Here are other results of the automated stitching process, in total I have produced three stitched images.

triangulation_matteo
triangulation_matteo
triangulation_matteo
triangulation_matteo
triangulation_matteo
triangulation_matteo

As we can see in the last image, the blending worked out really well! I took this picture using my brother's (better) phone and his tripod, which helped me resolve the exposure issues I had in previous pictures. Here is another example of a picture I took with his phone and tripod.

What I learned

This was definitely one of the longer projects in this class and at least for me, one of the harder ones too. It took me forever to correctly implement the warping function, I don't know why but the remap fucntion always outputted some really weird values so I just ended up copying my project 3 code and modifying it a bit. I really liked the homography part and the ransac algorithm was my favorite section. I found very interesting how we can actually tune the points we find to make sure the matrix is numerically stable when solving for the homography "vector". In general, I noticed that avoiding collinear points was a big plus and really helped with the stability of the system, additionally, one could check before computing the homography matrix if the system is stable by looking at the condition number (ration of largest to smallest singular values) of the system matrix.

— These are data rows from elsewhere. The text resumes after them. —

## config.mk

```make
export PLATFORM = sky130hd
export DESIGN_NAME = l2_resp_arbiter
export DESIGN_NICKNAME = d
export VERILOG_FILES = /design/src/common/l2_mem_pkg.sv /design/src/l2_resp_arbiter.sv
export SDC_FILE = /design/constraint.sdc
export NUM_CORES = 1
export LEC_CHECK = 0
export BUFFER_PORTS_ARGS = -buffer_cell sky130_fd_sc_hd__buf_2
export CELL_PAD_IN_SITES_DETAIL_PLACEMENT = 0
export CELL_PAD_IN_SITES_GLOBAL_PLACEMENT = 1
export CORE_AREA = 2 2 306 308
export CTS_BUF_LIST = sky130_fd_sc_hd__clkbuf_4 sky130_fd_sc_hd__clkbuf_8
export DETAILED_ROUTE_END_ITERATION = 6
export DIE_AREA = 0 0 308 310
export PLACE_DENSITY_LB_ADDON = 0.05
export REMOVE_ABC_BUFFERS = 1
export SKIP_CTS_REPAIR_TIMING = 1
export SYNTH_ARGS = -nofsm -noshare
export SYNTH_HDL_FRONTEND = slang
export SYNTH_SLANG_ARGS = --single-unit
```

## constraint.sdc

```tcl
create_clock -name i_clk -period 1.9 [get_ports i_clk]
set_clock_uncertainty 0.05 [all_clocks]
set_input_delay 0.38 -clock i_clk [delete_from_list [all_inputs] [get_ports i_clk]]
set_output_delay 0.38 -clock i_clk [all_outputs]
set_load 0.01 [all_outputs]
```
**src/bootrom.hex**
```
// Each line is one 256-bit ROM word. The leftmost byte lands in byte lane 0.
000102030405060708090a0b0c0d0e0f00102030405060708090a0b0c0d0e0f0
101112131415161718191a1b1c1d1e1f01112131415161718191a1b1c1d1e1f1
202122232425262728292a2b2c2d2e2f02122232425262728292a2b2c2d2e2f2
303132333435363738393a3b3c3d3e3f03132333435363738393a3b3c3d3e3f3
404142434445464748494a4b4c4d4e4f04142434445464748494a4b4c4d4e4f4
505152535455565758595a5b5c5d5e5f05152535455565758595a5b5c5d5e5f5
606162636465666768696a6b6c6d6e6f06162636465666768696a6b6c6d6e6f6
707172737475767778797a7b7c7d7e7f07172737475767778797a7b7c7d7e7f7
808182838485868788898a8b8c8d8e8f08182838485868788898a8b8c8d8e8f8
909192939495969798999a9b9c9d9e9f09192939495969798999a9b9c9d9e9f9
a0a1a2a3a4a5a6a7a8a9aaabacadaeaf0a1a2a3a4a5a6a7a8a9aaabacadaeafa
b0b1b2b3b4b5b6b7b8b9babbbcbdbebf0b1b2b3b4b5b6b7b8b9babbbcbdbebfb
c0c1c2c3c4c5c6c7c8c9cacbcccdcecf0c1c2c3c4c5c6c7c8c9cacbcccdcecfc
d0d1d2d3d4d5d6d7d8d9dadbdcdddedf0d1d2d3d4d5d6d7d8d9dadbdcdddedfd
e0e1e2e3e4e5e6e7e8e9eaebecedeeef0e1e2e3e4e5e6e7e8e9eaebecedeeefe
f0f1f2f3f4f5f6f7f8f9fafbfcfdfeff0f1f2f3f4f5f6f7f8f9fafbfcfdfefff

```
**src/common/l2_mem_pkg.sv**
```systemverilog
package l2_mem_pkg;

// Command carried with every L2 request.
typedef enum logic {
  MEM_RD = 1'b0,
  MEM_WR = 1'b1
} mem_cmd_t;

// Data path widths.
localparam int L2_DATA_W = 256;
localparam int L2_BE_W = L2_DATA_W / 8;
localparam int L2_TAG_W = 4;
localparam int L2_ADDR_W = 16;

// Byte offset bits inside one data word.
localparam int WORD_OFFSET_W = $clog2(L2_BE_W);

// Address map. Anything outside the ROM window lands in the scratch RAM.
localparam logic [L2_ADDR_W-1:0] BOOTROM_BASE = 16'h1000;
localparam int BOOTROM_SIZE = 512;
localparam int RAM_SIZE = 1024;

localparam int ROM_WORDS = BOOTROM_SIZE / L2_BE_W;
localparam int RAM_WORDS = RAM_SIZE / L2_BE_W;
localparam int ROM_WORD_W = $clog2(ROM_WORDS);
localparam int RAM_WORD_W = $clog2(RAM_WORDS);

// Initial ROM contents, one 256-bit word per line.
localparam string BOOTROM_HEX_FILE = "/design/src/bootrom.hex";

// Read pipeline depths, strobe to response push.
localparam int ROM_RD_LAT = 4;
localparam int RAM_RD_LAT = 2;

// Response queue depth and the matching credit counter width.
localparam int RESP_FIFO_DEPTH = 4;
localparam int CREDIT_W = $clog2(RESP_FIFO_DEPTH + 1);

endpackage

```
**src/l2_addr_router.sv**
```systemverilog
module l2_addr_router (
  input  logic                              i_clk,
  input  logic                              i_reset_n,

  input  logic                              i_req_valid,
  input  logic [l2_mem_pkg::L2_ADDR_W-1:0]  i_req_addr,

  input  logic                              i_rom_pop,
  input  logic                              i_ram_pop,

  output logic                              o_req_ready,
  output logic                              o_rom_req,
  output logic                              o_ram_req,
  output logic [l2_mem_pkg::RAM_WORD_W-1:0] o_word
);

import l2_mem_pkg::*;

logic                  in_rom;
logic [L2_ADDR_W-1:0]  rom_offset;
logic [ROM_WORD_W-1:0] rom_word;
logic [RAM_WORD_W-1:0] ram_word;
logic                  accept;

logic [CREDIT_W-1:0]   rom_credit;
logic [CREDIT_W-1:0]   ram_credit;

assign rom_offset = i_req_addr - BOOTROM_BASE;
assign in_rom     = (i_req_addr >= BOOTROM_BASE) && (rom_offset < BOOTROM_SIZE);

// RAM addresses simply alias on their low bits.
assign rom_word = rom_offset[WORD_OFFSET_W +: ROM_WORD_W];
assign ram_word = i_req_addr[WORD_OFFSET_W +: RAM_WORD_W];
assign o_word   = in_rom ? RAM_WORD_W'(rom_word) : ram_word;

// A credit stands for one free slot in that target's response queue, so
// a request is only taken when its response has somewhere to go.
assign o_req_ready = in_rom ? (rom_credit != '0) : (ram_credit != '0);

assign accept    = i_req_valid && o_req_ready;
assign o_rom_req = accept && in_rom;
assign o_ram_req = accept && !in_rom;

always_ff @(posedge i_clk or negedge i_reset_n) begin
  if (!i_reset_n) begin
    rom_credit <= CREDIT_W'(RESP_FIFO_DEPTH);
    ram_credit <= CREDIT_W'(RESP_FIFO_DEPTH);
  end else begin
    rom_credit <= rom_credit - CREDIT_W'(o_rom_req) + CREDIT_W'(i_rom_pop);
    ram_credit <= ram_credit - CREDIT_W'(o_ram_req) + CREDIT_W'(i_ram_pop);
  end
end

// Pops come back from the arbiter, so an extra pop would show up here.
a_credit_bound: assert property (
  @(posedge i_clk) disable iff (!i_reset_n)
  (rom_credit <= CREDIT_W'(RESP_FIFO_DEPTH)) &&
  (ram_credit <= CREDIT_W'(RESP_FIFO_DEPTH))
);

endmodule

```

If this value is too big then we should really find different sets of points. Another cool thing I had in mind but never ended up trying was performing the alpha blending at a lower resolution and then upscaling. I tried implementing the pyramid blendings from proj 2 but for some reason the blended image was still not good. I ended up just doing a simple alpha blending using a sigmoid gradient instead of a linear gradient and I found this to reduce the wedge like effects quite a bit.